In some embodiments, the processor-executable instructions cause the processor to render a map view of the hospitality establishment based on obtained map data and the map view may include a graphical representation of the room and other rooms at the hospitality establishment. The processor-executable instructions, when executed, may cause the processor to render a 3-D perspective view of the hospitality establishment, a multi-floor view of the hospitality establishment, a 2-D top plan view of at least a portion the hospitality establishment, or a map view of a floor of the hospitality establishment, for example. The map view may be a virtual model of at least a portion of the physical body of the hospitality establishment, including a virtual model of the physical body of the hospitality establishment.
In some embodiments, the processor-executable instructions cause the processor to at least partially integrate or at least partially combine multiple portions of the thermostat data into the graphical representation of the room.
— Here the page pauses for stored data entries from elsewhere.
==> flow/design.v (excerpt) <==
module top_module_d11(
    i_clk,
    i_reset,
    i_start,
    i_load,
    i_enc_dec,
    i_pt1,
    i_pt2,
    i_key1,
    i_key2,
    i_r,
    o_ct1,
    o_ct2,
    o_done
);
For scale: ~5900 cells after synthesis, roughly 910 flip-flops, ~710 I/O pins, roughly 58000 µm² of cells after synthesis.
clock: 4.24 ns
lec_check: 0
abc_area: 0
cap_margin: 0
cell_pad_in_sites_global_placement: 0
core_aspect_ratio: 0.71
core_margin: 2
core_utilization: 68
cts_cluster_diameter: 364
hold_slack_margin: 0.01
setup_slack_margin: -0.22
slew_margin: 25
tns_end_percent: 5
run.sh (not shown) runs the stock make flow with config.mk's settings and CLKGATE_MAP_FILE=.
The starting point completed and failed the layout checks on negative setup slack.
Design cordic_native, start of the top module:
module cordic_native(
    I_rst_n,                 
    I_clk,                   
    I_init_phase,            
    I_change_phase,           
    I_inc_phase,             
    O_cos,                   
    O_sin                    
    );
    input wire I_rst_n;
    input wire I_clk;
    input wire [14 - 1: 0] I_init_phase;
    input wire I_change_phase;
    input wire [14 - 1: 0] I_inc_phase;
    output reg [14 - 1: 0] O_cos;
    output reg [14 - 1: 0] O_sin;
    reg [14 - 1: 0] R_current_phase ;
    wire [14 - 1: 0] S_cos;
    wire [14 - 1: 0] S_sin;
    parameter DIR_FWD = 1'b0;
    parameter DIR_BAK = 1'b1;
    reg R_phase_dir ;
    reg R_cos_dir ;
    parameter MAX_PHASE = 14'd2047;
    parameter MIN_PHASE = -14'd2048;
    wire S_reach_top;  
    assign S_reach_top = (R_current_phase[14 - 1]==0)&&(R_current_phase + I_inc_phase > MAX_PHASE);
    wire S_reach_bottom;  
    assign S_reach_bottom = (R_current_phase[14 - 1]==1)&&(R_current_phase - I_inc_phase < MIN_PHASE);
    always@(posedge I_clk)
    begin
        if (I_rst_n == 0) R_phase_dir <= DIR_FWD;
        else begin
            if (R_phase_dir == DIR_FWD)
                if (S_reach_top) R_phase_dir <= DIR_BAK;
                else R_phase_dir <= DIR_FWD;
            else  
            begin
                if (S_reach_bottom) R_phase_dir <= DIR_FWD;
                else R_phase_dir <= DIR_BAK;
            end
        end
    end
    always @(posedge I_clk)
    begin
        if (I_rst_n == 0) R_current_phase <= I_init_phase;
        else if (I_change_phase == 1'b1) R_current_phase <= I_init_phase;
        else 
            case(R_phase_dir)
            DIR_FWD: if (S_reach_top) R_current_phase <= MAX_PHASE - (R_current_phase + I_inc_phase - MAX_PHASE);
                     else R_current_phase <= R_current_phase + I_inc_phase;
            DIR_BAK: if (S_reach_bottom) R_current_phase <= MIN_PHASE + (R_current_phase - I_inc_phase - MIN_PHASE);
                     else R_current_phase <= R_current_phase - I_inc_phase;
            endcase
    end 
    cordic_sin cordic_sin_inst(
       .I_rst_n(I_rst_n),         
       .I_clk(I_clk),           
       .I_phase(R_current_phase),         
       .O_cos(S_cos),           
       .O_sin(S_sin)           
       );
   reg [13-1:0] R_dir_delay ;
   always @(posedge I_clk)
   begin
  ...
export LEC_CHECK = 0
export ABC_AREA = 1
export CAP_MARGIN = 20
export CELL_PAD_IN_SITES_DETAIL_PLACEMENT = 1
export CELL_PAD_IN_SITES_GLOBAL_PLACEMENT = 3
export CORE_ASPECT_RATIO = 0.91
export CORE_MARGIN = 3
export CORE_UTILIZATION = 23
export GPL_ROUTABILITY_DRIVEN = 0
export MAX_ROUTING_LAYER = met4
export PLACE_DENSITY = 0.79
export SLEW_MARGIN = 25
export TNS_END_PERCENT = 50
create_clock -name core_clock -period 5.0 [get_ports {I_clk}]
run.sh (not shown) runs the stock make flow with config.mk's settings and CLKGATE_MAP_FILE=.
Next try:
==> flow/config.mk (replaced) <==
export PLATFORM = sky130hd
export DESIGN_NAME = cordic_native
export DESIGN_NICKNAME = cordic_native
export VERILOG_FILES = /design/flow/design.v
export SDC_FILE = /design/flow/constraint.sdc
export NUM_CORES = 4
export LEC_CHECK = 0
export ABC_AREA = 1
export CAP_MARGIN = 20
export CORE_MARGIN = 2
export CORE_UTILIZATION = 70
export CTS_CLUSTER_DIAMETER = 340
export PLACE_DENSITY = 0.65
export SLEW_MARGIN = 20
==> flow/constraint.sdc (replaced) <==
create_clock -name core_clock -period 2.42 [get_ports {I_clk}]
set_input_delay 0.4840 -clock core_clock [delete_from_list [all_inputs] [get_ports {I_clk}]]
set_output_delay 0.4840 -clock core_clock [all_outputs]
set_load 0.01 [all_outputs]
With this change the flow stopped in 5_1_grt. Area after synthesis does not change. Die size drops by 67%. Synthesized cell count stays the same.
Next try:
--- a/flow/config.mk
+++ b/flow/config.mk
@@ -11,3 +11 @@
-export CORE_UTILIZATION = 70
-export CTS_CLUSTER_DIAMETER = 340
-export PLACE_DENSITY = 0.65
+export CORE_UTILIZATION = 66
==> flow/constraint.sdc (replaced) <==
create_clock -name core_clock -period 3.36 [get_ports {I_clk}]
set_input_delay 0.6720 -clock core_clock [delete_from_list [all_inputs] [get_ports {I_clk}]]
set_output_delay 0.6720 -clock core_clock [all_outputs]
set_load 0.01 [all_outputs]
This time the run completed with no timing, DRC or antenna violations.
Die size climbs by about 6%.
Area after synthesis stays the same.
Synthesized cell count is unchanged.
Next try:
--- a/flow/config.mk
+++ b/flow/config.mk
@@ -8 +7,0 @@
-export ABC_AREA = 1
@@ -11 +10 @@
-export CORE_UTILIZATION = 66
+export CORE_UTILIZATION = 40
==> flow/constraint.sdc (replaced) <==
create_clock -name core_clock -period 5.0 [get_ports {I_clk}]
set_input_delay 1.0000 -clock core_clock [delete_from_list [all_inputs] [get_ports {I_clk}]]
set_output_delay 1.0000 -clock core_clock [all_outputs]
set_load 0.01 [all_outputs]
=> The changed run finished with timing, DRC and antenna clean; non-clock buffer count goes down by 32; final cell count goes down by roughly a tenth; setup slack gets better by 620 ps; via count goes down by about a fifth; global-route usage goes down by 14 points.

---

cordic_native again, from the RTL that the note above started with.
==> flow/design.v (excerpt) <==
module cordic_native(
    I_rst_n,                 
    I_clk,                   
    I_init_phase,            
    I_change_phase,           
    I_inc_phase,             
    O_cos,                   
    O_sin                    
    );
export LEC_CHECK = 0
export ABC_AREA = 1
export CAP_MARGIN = 10
export CORE_ASPECT_RATIO = 1.12
export CORE_MARGIN = 2
export CORE_UTILIZATION = 72
export CTS_CLUSTER_DIAMETER = 313
export CTS_CLUSTER_SIZE = 15
export MAX_ROUTING_LAYER = met5
export PLACE_DENSITY_LB_ADDON = 0.2
export SLEW_MARGIN = 20
export TNS_END_PERCENT = 90
create_clock -name core_clock -period 2.75 [get_ports {I_clk}]
The first run finished with setup timing left.
Change:
ABC_AREA = unset   (was 1)
CAP_MARGIN = 20   (was 10)
CORE_ASPECT_RATIO = unset   (was 1.12)
CORE_UTILIZATION = 23   (was 72)
CTS_CLUSTER_DIAMETER = unset   (was 313)
CTS_CLUSTER_SIZE = unset   (was 15)
MAX_ROUTING_LAYER = unset   (was met5)
PLACE_DENSITY_LB_ADDON = unset   (was 0.2)
TNS_END_PERCENT = unset   (was 90)
clock period = 4.1 ns   (was 2.75 ns; I/O delays follow)
What happened: Now the flow produced a clean layout; utilization shrinks by 56 points; wire length went down by 27%; clock skew rises by 0.0058 ns; cell area fell by 2.8%; worst hold slack is better by 0.051 ns; register-to-register slack improved by 0.47 ns; worst setup slack improved by 0.47 ns; global-route usage came out lower by 28 points.
Change:
CORE_UTILIZATION = 61   (was 23)
SETUP_SLACK_MARGIN = 0.87   (was unset)
clock period = 3.24 ns   (was 4.1 ns; I/O delays follow)
After rerunning: The new run passed the timing, DRC and antenna checks. Clock-buffer cell count is higher by 11. Register-to-register slack loses 0.20 ns. Setup slack got worse by 0.20 ns.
The processor-executable instructions may also include instructions that cause the processor to implement a map application configured to provide a user interface and obtain instructions from a user on the desired map view and annotations.
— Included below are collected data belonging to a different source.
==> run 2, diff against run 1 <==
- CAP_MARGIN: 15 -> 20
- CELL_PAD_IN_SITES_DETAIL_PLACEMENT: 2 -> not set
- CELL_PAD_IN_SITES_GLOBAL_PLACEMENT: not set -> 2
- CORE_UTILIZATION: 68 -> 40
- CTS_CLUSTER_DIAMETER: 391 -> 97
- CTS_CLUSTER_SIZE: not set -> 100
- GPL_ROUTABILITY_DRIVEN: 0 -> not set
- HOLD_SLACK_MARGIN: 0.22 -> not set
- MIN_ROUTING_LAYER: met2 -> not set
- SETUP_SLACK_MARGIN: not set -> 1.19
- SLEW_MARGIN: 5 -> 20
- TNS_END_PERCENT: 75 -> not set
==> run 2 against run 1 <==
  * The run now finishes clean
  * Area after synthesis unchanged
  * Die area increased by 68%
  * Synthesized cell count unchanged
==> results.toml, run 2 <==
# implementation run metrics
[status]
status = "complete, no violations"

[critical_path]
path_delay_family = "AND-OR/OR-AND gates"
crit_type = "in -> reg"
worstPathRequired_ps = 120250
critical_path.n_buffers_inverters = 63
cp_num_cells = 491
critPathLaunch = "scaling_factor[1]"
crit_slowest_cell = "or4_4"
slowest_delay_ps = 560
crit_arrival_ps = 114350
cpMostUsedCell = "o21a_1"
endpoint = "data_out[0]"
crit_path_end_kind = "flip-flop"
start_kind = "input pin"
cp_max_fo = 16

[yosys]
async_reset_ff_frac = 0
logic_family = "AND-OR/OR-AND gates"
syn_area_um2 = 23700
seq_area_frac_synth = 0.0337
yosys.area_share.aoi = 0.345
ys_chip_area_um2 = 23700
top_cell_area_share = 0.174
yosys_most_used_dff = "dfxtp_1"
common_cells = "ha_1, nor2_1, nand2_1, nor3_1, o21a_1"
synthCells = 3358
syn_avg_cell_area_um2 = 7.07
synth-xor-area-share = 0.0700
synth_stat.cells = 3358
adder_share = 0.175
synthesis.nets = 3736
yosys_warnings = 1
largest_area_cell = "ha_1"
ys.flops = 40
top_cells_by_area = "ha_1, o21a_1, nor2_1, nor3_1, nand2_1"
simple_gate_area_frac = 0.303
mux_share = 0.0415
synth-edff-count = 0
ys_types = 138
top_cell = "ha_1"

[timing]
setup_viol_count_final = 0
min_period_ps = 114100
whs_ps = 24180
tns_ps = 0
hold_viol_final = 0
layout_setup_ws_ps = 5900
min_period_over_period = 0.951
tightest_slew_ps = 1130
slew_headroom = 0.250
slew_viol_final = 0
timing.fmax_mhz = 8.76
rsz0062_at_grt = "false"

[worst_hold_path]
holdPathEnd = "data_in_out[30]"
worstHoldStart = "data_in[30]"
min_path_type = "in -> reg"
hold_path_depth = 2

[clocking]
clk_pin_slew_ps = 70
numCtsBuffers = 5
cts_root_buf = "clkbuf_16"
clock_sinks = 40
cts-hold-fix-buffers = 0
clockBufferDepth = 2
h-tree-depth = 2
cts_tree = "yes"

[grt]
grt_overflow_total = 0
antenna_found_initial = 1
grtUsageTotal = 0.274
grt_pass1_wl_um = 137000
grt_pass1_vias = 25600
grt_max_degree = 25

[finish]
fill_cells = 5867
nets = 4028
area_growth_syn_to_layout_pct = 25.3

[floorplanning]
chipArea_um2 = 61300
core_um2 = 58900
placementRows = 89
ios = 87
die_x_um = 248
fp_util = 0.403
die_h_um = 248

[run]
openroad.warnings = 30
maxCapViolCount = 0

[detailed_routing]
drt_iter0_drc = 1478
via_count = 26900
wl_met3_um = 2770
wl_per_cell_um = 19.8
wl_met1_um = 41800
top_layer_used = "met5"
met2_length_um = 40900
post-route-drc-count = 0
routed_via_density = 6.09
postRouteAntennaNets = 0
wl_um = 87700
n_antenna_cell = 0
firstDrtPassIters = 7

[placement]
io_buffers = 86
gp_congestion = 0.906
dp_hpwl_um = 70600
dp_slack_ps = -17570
==> trial 79 <==
## cpu
module cpu 
	(output wire [7:0] address,
	 output wire [7:0] to_memory,
	 output wire write,
	 input wire [7:0] from_memory, 
     input wire clk, reset);
clock: 6.73 ns
lec_check: 0
cap_margin: 20
cell_pad_in_sites_global_placement: 2
core_aspect_ratio: 1.03
core_margin: 5
core_utilization: 40
cts_cluster_diameter: 169
cts_cluster_size: 53
gpl_routability_driven: 1
gpl_timing_driven: 0
min_routing_layer: met1
place_density_lb_addon: 0.25
slew_margin: 5
tns_end_percent: 15
run.sh (not shown) runs the stock make flow with config.mk's settings and CLKGATE_MAP_FILE=.
==> trial 41 (differences from trial 79) <==
- CORE_UTILIZATION: 40 -> 19
- MIN_ROUTING_LAYER: met1 -> met2
- TNS_END_PERCENT: 15 -> 50
==> qor summary <==
Run status: trial 41 no timing/DRC/antenna violations; trial 79 no timing/DRC/antenna violations
Clock distribution area overhead in the final layout: trial 41 2.12%; trial 79 2.17%
Filler Cell Count: trial 41 3,681; trial 79 1,606
Number of well taps: trial 41 414; trial 79 192
GR Util met3: trial 41 35.6%; trial 79 2.81%
HPWL after detailed placement: trial 41 23,800 um; trial 79 19,700 um
Met2 Track Usage GR: trial 41 30.7%; trial 79 46.3%
Cells on worst reg2reg path: trial 41 11; trial 79 10
Chip width: trial 41 188 um; trial 79 133 um
Number of cells on the worst hold path: trial 41 2; trial 79 1
Worst slack at placement: trial 41 1910 ps; trial 79 2140 ps
Pin count of the biggest net entering global routing: trial 41 28; trial 79 29
Hold worst-path end: trial 41 dt_pht0.B[5]$_DFFE_PN0P_; trial 79 dt_pht0.B[2]$_DFFE_PN0P_
Post-CTS clock slew at the launch and capture registers of the worst setup and hold paths: trial 41 80 ps; trial 79 70 ps
Critical path endpoint: trial 41 to_memory[6]; trial 79 to_memory[0]
Share of the core filled by cells before placement: trial 41 19.1%; trial 79 40.4%
Share of the core filled with cells in the final layout: trial 41 22.1%; trial 79 44.8%
Number of global-route vias before repair: trial 41 10,379; trial 79 6,613
Via Count: trial 41 9,348; trial 79 6,793
Busiest layer in global routing: trial 41 met3; trial 79 met2
Sequential cell area share: trial 41 17.8%; trial 79 18.6%


==> job 8485: inputs <==
cpu again, from the RTL that the note above started with.
==> flow/design.v (excerpt) <==
module cpu 
	(output wire [7:0] address,
	 output wire [7:0] to_memory,
	 output wire write,
	 input wire [7:0] from_memory, 
     input wire clk, reset);
        wire IR_Load;
    wire MAR_Load;
    wire PC_Load;
    wire PC_Inc;
    wire A_Load;
    wire B_Load;
    wire CCR_Load;
    wire[2:0] ALU_Sel;
    wire[1:0] Bus1_Sel, Bus2_Sel;
    wire[7:0] IR;
    wire[3:0] CCR_Result;
	control_unit ctrl_un0 (
        .IR_Load(IR_Load),
        .MAR_Load(MAR_Load),
        .PC_Load(PC_Load),
        .PC_Inc(PC_Inc),
        .A_Load(A_Load),
        .B_Load(B_Load),
        .CCR_Load(CCR_Load),
        .ALU_Sel(ALU_Sel),
        .Bus1_Sel(Bus1_Sel),
        .Bus2_Sel(Bus2_Sel),
        .write(write),
        .IR(IR),
        .CCR_Result(CCR_Result),
        .Clk(clk),
        .Reset(reset)
	);
	data_path dt_pht0 (
		.address(address),
        .to_memory(to_memory),
        .IR_out(IR),
        .CCR_Result(CCR_Result),
        .from_memory(from_memory),
        .ALU_Sel(ALU_Sel),
        .Bus1_Sel(Bus1_Sel),
        .Bus2_Sel(Bus2_Sel),
        .IR_Load(IR_Load),
        .MAR_Load(MAR_Load),
        .PC_Load(PC_Load),
        .PC_Inc(PC_Inc),
        .A_Load(A_Load),
        .B_Load(B_Load),
        .CCR_Load(CCR_Load),
        .Clk(clk),
        .Reset(reset)
	);
endmodule
clock: 8.14 ns
lec_check: 0
cap_margin: 20
cell_pad_in_sites_detail_placement: 0
core_aspect_ratio: 0.5
core_margin: 2
core_utilization: 69
cts_cluster_diameter: 339
cts_cluster_size: 88
min_routing_layer: met1
place_density: 0.41
slew_margin: 20
tns_end_percent: 15
==> inputs of job 1399, as changes to job 8485 <==
==> flow/config.mk (replaced) <==
export PLATFORM = sky130hd
export DESIGN_NAME = cpu
export DESIGN_NICKNAME = cpu
export VERILOG_FILES = /design/flow/design.v
export SDC_FILE = /design/flow/constraint.sdc
export NUM_CORES = 4
export LEC_CHECK = 0
export ABC_AREA = 1
export CAP_MARGIN = 20
export CORE_MARGIN = 2
export CORE_UTILIZATION = 68
export SLEW_MARGIN = 20
==> flow/constraint.sdc (replaced) <==
create_clock -name core_clock -period 5.17 [get_ports {clk}]
set_input_delay 1.0340 -clock core_clock [delete_from_list [all_inputs] [get_ports {clk}]]
set_output_delay 1.0340 -clock core_clock [all_outputs]
set_load 0.01 [all_outputs]
==> inputs of job 9580, as changes to job 8485 <==
==> flow/config.mk (replaced) <==
export PLATFORM = sky130hd
export DESIGN_NAME = cpu
export DESIGN_NICKNAME = cpu
export VERILOG_FILES = /design/flow/design.v
export SDC_FILE = /design/flow/constraint.sdc
export NUM_CORES = 4
export LEC_CHECK = 0
export CAP_MARGIN = 20
export CORE_MARGIN = 2
export CORE_UTILIZATION = 68
export CTS_CLUSTER_SIZE = 37
export SLEW_MARGIN = 20
==> flow/constraint.sdc (replaced) <==
create_clock -name core_clock -period 2.78 [get_ports {clk}]
set_input_delay 0.5560 -clock core_clock [delete_from_list [all_inputs] [get_ports {clk}]]
set_output_delay 0.5560 -clock core_clock [all_outputs]
set_load 0.01 [all_outputs]
==> comparison <==
- Job 9580 failed in 5_1_grt. Job 1399 produced a clean layout. Job 8485 produced a clean layout.
- Against job 8485, the sequential share of layout area of job 1399 is higher by 0.61 points.
- Against job 8485, the count of clock-buffer cells in the layout of job 1399 is lower by 1.
- Of job 8485 and job 1399, job 8485 has the higher design area (gap about 3%, measured against job 1399).
- In flip-flop count, job 1399 and job 8485 do not differ.
- Between job 1399 and job 8485, the lower non-clock buffer count is in job 1399 (gap 3).
- Of job 8485 and job 1399, job 1399 has the higher cell count (gap 14%, measured against job 1399).
- Die area: job 9580 is higher than job 1399 (4.2%).
- In job 9580 the synthesized cell count is lower than in job 1399, by 13%.
==> figures <==
quantity                                                                         job 8485                job 9580                 job 1399
Multi-input logic area                                                           4510 um2                       -                 4050 um2
Layout-to-synthesis area ratio                                                     1.056x                       -                   1.070x
Number of non-clock inverters                                                          36                       -                      130
Crit path DAT                                                                     3.91 ns                       -                  3.02 ns
Number of DRC markers after the initial detailed-route iteration                     1233                       -                      602
Overall die height                                                                70.9 um                 99.4 um                  97.3 um
Mi-comb count                                                                         672                       -                      742
Routability-driven placement congestion ratio                                        1.05                    1.26                     1.05
Status                                                            complete, no violations  stopped before the end  complete, no violations
Last stage reached                                                                      -                 5_1_grt                        -
Utilization after layout                                                            75.0%                       -                    73.7%
Fraction of standard cell area in multi-input logic                                 69.1%                       -                    63.9%
Cells on Worst Hold Path                                                                1                       -                        2
Synthesized-area fraction occupied by and/or/nand/nor cells                         25.5%                   25.5%                    42.3%
Overall die width                                                                  138 um                 99.4 um                  97.3 um
Total of fill cells in the finished design                                            695                       -                      684
Layout sequential cell count                                                           51                       -                       51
FIG. 8 conceptually illustrates the software architecture of an analytics application 250 of some embodiments that may render the map view 70 of the hospitality establishment H. In some embodiments, the analytics application 250 is a stand-alone application or is integrated into another application, while in other embodiments the application might be implemented within an operating system 280. Furthermore, in some embodiments, the analytics application 250 is provided as part of a server-based solution or a cloud-based solution. In some such embodiments, the application is provided via a thin client. That is, the application runs on a server while a user interacts with the application via a separate machine remote from the server. In other such embodiments, the application is provided via a thick client. That is, the application is distributed from the server to the client machine and runs on the client machine.
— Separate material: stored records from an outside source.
==> amber <==
==> flow/design.v <==
module values (
    input logic       clk,
    input logic       rst_n,       
    input logic       newframe,   
    input logic [5:0] pixel,       
    input logic [63:0] seed,       
    output logic [7:0] read_data,
    output logic [63:0] debug_grid  
);
    logic [63:0] current_state;
    logic [63:0] next_state;
    logic [31:0] frame_counter;    
    logic update_frame;            
    always_ff @(posedge clk) begin
        if (!rst_n) begin
            current_state <= seed;   
        end else if (newframe) begin
            current_state <= next_state;
        end
    end
    assign debug_grid = current_state;
always_comb begin 
    integer x_offset, y_offset;
    logic [5:0] neighbor_count[64];
    next_state = 64'b0;
    if (newframe) begin
        int neighbor_counter;
        logic [2:0] row;
        logic [2:0] col;
        logic is_alive;
        logic becomes_alive;
        for (int i = 0; i < 64; i++) begin
            neighbor_counter = 0;
            row = i / 8;  
            col = i % 8;   
            for (x_offset = -1; x_offset <= 1; x_offset = x_offset + 1) begin
                for (y_offset = -1; y_offset <= 1; y_offset = y_offset + 1) begin
                    if (!(x_offset == 0 && y_offset == 0)) begin
                        logic [5:0] neighbor_index;
                        logic [2:0] new_row, new_col;
                        if ((row + x_offset >= 0) && (row + x_offset < 8) &&
                            (col + y_offset >= 0) && (col + y_offset < 8)) begin
                            new_row = row + x_offset;
                            new_col = col + y_offset;
                            neighbor_index = new_row * 8 + new_col;
                            if (current_state[neighbor_index]) begin
                                neighbor_counter = neighbor_counter + 1;
                            end
                        end
                        else begin
                            neighbor_index =0;
                            new_row = 0;
                            new_col = 0;
                        end
                    end
                end
            end
            is_alive = current_state[i];
            becomes_alive = (is_alive && (neighbor_counter == 2 || neighbor_counter == 3)) ||
                (!is_alive && (neighbor_counter == 3));
            next_state[i] = becomes_alive;
        end
    end
    else begin
        next_state = current_state;  
        x_offset = 0;
        y_offset = 0;
    end
end
always_comb begin
    if (current_state[pixel]) begin
        read_data = 8'hFF;  
    end else begin
        read_data = 8'h00;  
    end
end
endmodule
module ws2812b(
    input logic clk, 
    input logic rst_n,
    input logic serial_in, 
    input logic transmit, 
    output logic ws2812b_out, 
    output logic shift
);
    localparam IDLE = 1'b0;  
    localparam TRANSMITTING = 1'b1;
    localparam T0_CYCLE_COUNT = 4'd5;
    localparam T1_CYCLE_COUNT = 4'd10;
    localparam MAX_CYCLE_COUNT = 4'd15;
    logic state;
    logic [3:0] cycle_count;
    logic bit_being_sent;
    always_ff @(posedge clk) begin
        if (!rst_n) begin
            state <= IDLE;
            cycle_count <= 4'd0;
            bit_being_sent <= 1'b0;
        end else
        unique case (state)
            IDLE:
                if (transmit == 1'b1) begin
                    state <= TRANSMITTING;  
                    cycle_count <= 4'd0;  
                    bit_being_sent <= serial_in;
                end
            TRANSMITTING:  
                if (transmit == 1'b0) begin
                    state <= IDLE;  
                end
                else if (cycle_count == MAX_CYCLE_COUNT - 1) begin  
                    cycle_count <= 4'd0;
                    bit_being_sent <= serial_in;
                end
                else begin
                    cycle_count <= cycle_count + 1;
                end
        endcase
    end
    always_comb begin
        if (state == TRANSMITTING)
            if (bit_being_sent == 1'b0)  
                ws2812b_out = (cycle_count < T0_CYCLE_COUNT);  
            else
                ws2812b_out = (cycle_count < T1_CYCLE_COUNT);  
        else
            ws2812b_out = 1'b0;  
    end
    assign shift = (state == TRANSMITTING) && (cycle_count == 4'd0);  
endmodule
module controller (
    input logic clk, 
    input logic rst_n,
    output logic load_sreg, 
    output logic transmit_pixel, 
    output logic [5:0] pixel, 
    output logic newframe
);
    localparam TRANSMIT_FRAME       = 1'b0;
    localparam IDLE                 = 1'b1;
    localparam [2:0] READ_CH_VALS   = 3'b001;
    localparam [2:0] LOAD_SREG      = 3'b010;
    localparam [2:0] TRANSMIT_PIXEL = 3'b100;
    localparam [8:0] TRANSMIT_CYCLES    = 9'd360;        
    localparam [19:0] IDLE_CYCLES       = 20'd3600;      
    logic state;
    logic next_state;
    logic [2:0] transmit_phase;
    logic [2:0] next_transmit_phase;
    logic [5:0] pixel_counter;
    logic [5:0] frame_counter;  
    logic [8:0] transmit_counter;
    logic [19:0] idle_counter;
    logic transmit_pixel_done;
    logic idle_done;
    assign transmit_pixel_done = (transmit_counter == TRANSMIT_CYCLES - 1);
    assign idle_done = (idle_counter == IDLE_CYCLES - 1);
    always_ff @(posedge clk) begin
        if (!rst_n) begin
            state <= TRANSMIT_FRAME;
            transmit_phase <= READ_CH_VALS;
        end else begin
            state <= next_state;
            transmit_phase <= next_transmit_phase;
        end
    end
    always_comb begin
        next_state = 1'bx;
        unique case (state)
            TRANSMIT_FRAME:
                if ((pixel_counter == 6'd0) && (transmit_pixel_done))
                    next_state = IDLE;
                else
                    next_state = TRANSMIT_FRAME;
            IDLE:
                if (idle_done)
                    next_state = TRANSMIT_FRAME;
                else
                    next_state = IDLE;
        endcase
    end
    always_comb begin
        next_transmit_phase = READ_CH_VALS;
        if (state == TRANSMIT_FRAME) begin
            case (transmit_phase)
                READ_CH_VALS:
                    next_transmit_phase = LOAD_SREG;
                LOAD_SREG:
                    next_transmit_phase = TRANSMIT_PIXEL;
                TRANSMIT_PIXEL:
                    next_transmit_phase = transmit_pixel_done ? READ_CH_VALS : TRANSMIT_PIXEL;
            endcase
        end
    end
    always_ff @(posedge clk) begin
        if (!rst_n) begin
            pixel_counter <= 6'd63;
        end else if ((state == TRANSMIT_FRAME) && transmit_pixel_done) begin
            pixel_counter <= pixel_counter - 1;
        end
    end
    always_ff @(posedge clk) begin
        if (!rst_n) begin
            newframe <= 1'b0;
            frame_counter <= 6'd0;
        end else if (idle_done) begin
            if (frame_counter == 6'd1) begin
                newframe <= 1'b1;
                frame_counter <= 6'd0;
            end else begin
                newframe <= 1'b0;
                frame_counter <= frame_counter + 6'd1;
            end
        end else begin
            newframe <= 1'b0;
        end
    end
    always_ff @(posedge clk) begin
        if (!rst_n) begin
            transmit_counter <= 9'd0;
        end else if (transmit_phase == TRANSMIT_PIXEL) begin
            transmit_counter <= transmit_counter + 1;
        end
        else begin
            transmit_counter <= 9'd0;
        end
    end
    always_ff @(posedge clk) begin
        if (!rst_n) begin
            idle_counter <= 20'd0;
        end else if (state == IDLE) begin
            idle_counter <= idle_counter + 1;
        end
        else begin
            idle_counter <= 20'd0;
        end
    end
    assign pixel = pixel_counter;
    assign load_sreg = (transmit_phase == LOAD_SREG);
    assign transmit_pixel = (transmit_phase == TRANSMIT_PIXEL);
endmodule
The analytics application 250 includes a user interface (UI) interaction and generation module 252, management (user) interface tools 254, aggregator modules 256, filter modules 258, numerical decomposer modules 260, discrete decomposer modules 262, assignment modules 264, property access module 266, and a map rendering application 268. The analytics application 250 has access to historic property databases of thermostat data 270, real-time property databases of thermostat data 272, and presentation instructions 274, which presents instructions from the operation of the analytics operation 250. In some embodiments, storages 270, 272, and 274 are all stored in one physical storage. In other embodiments, the storages 270, 272, 274 are in separate physical storages, or one of the storages is in one physical storage while the other is in a different physical storage.
The UI interaction and generation module 252 generates a user interface that allows the end user to specify parameters that may be utilized to generate an annotated map view of the hospitality establishment, which may include elements of a heat map. Prior to the generation of an annotated map view of the hospitality establishment, the aggregator modules 256 may be executed to obtain instances of thermostat data. In other instances, the thermostat data is continually provided to the analytics application 250 such that the aggregator modules 256 do not have to obtain instances of thermostat data proactively. The thermostat data may also be filtered by the filter modules 258. The aggregator modules 256 and the filter modules 258 cooperate, in combination, to gather the desired thermostat data.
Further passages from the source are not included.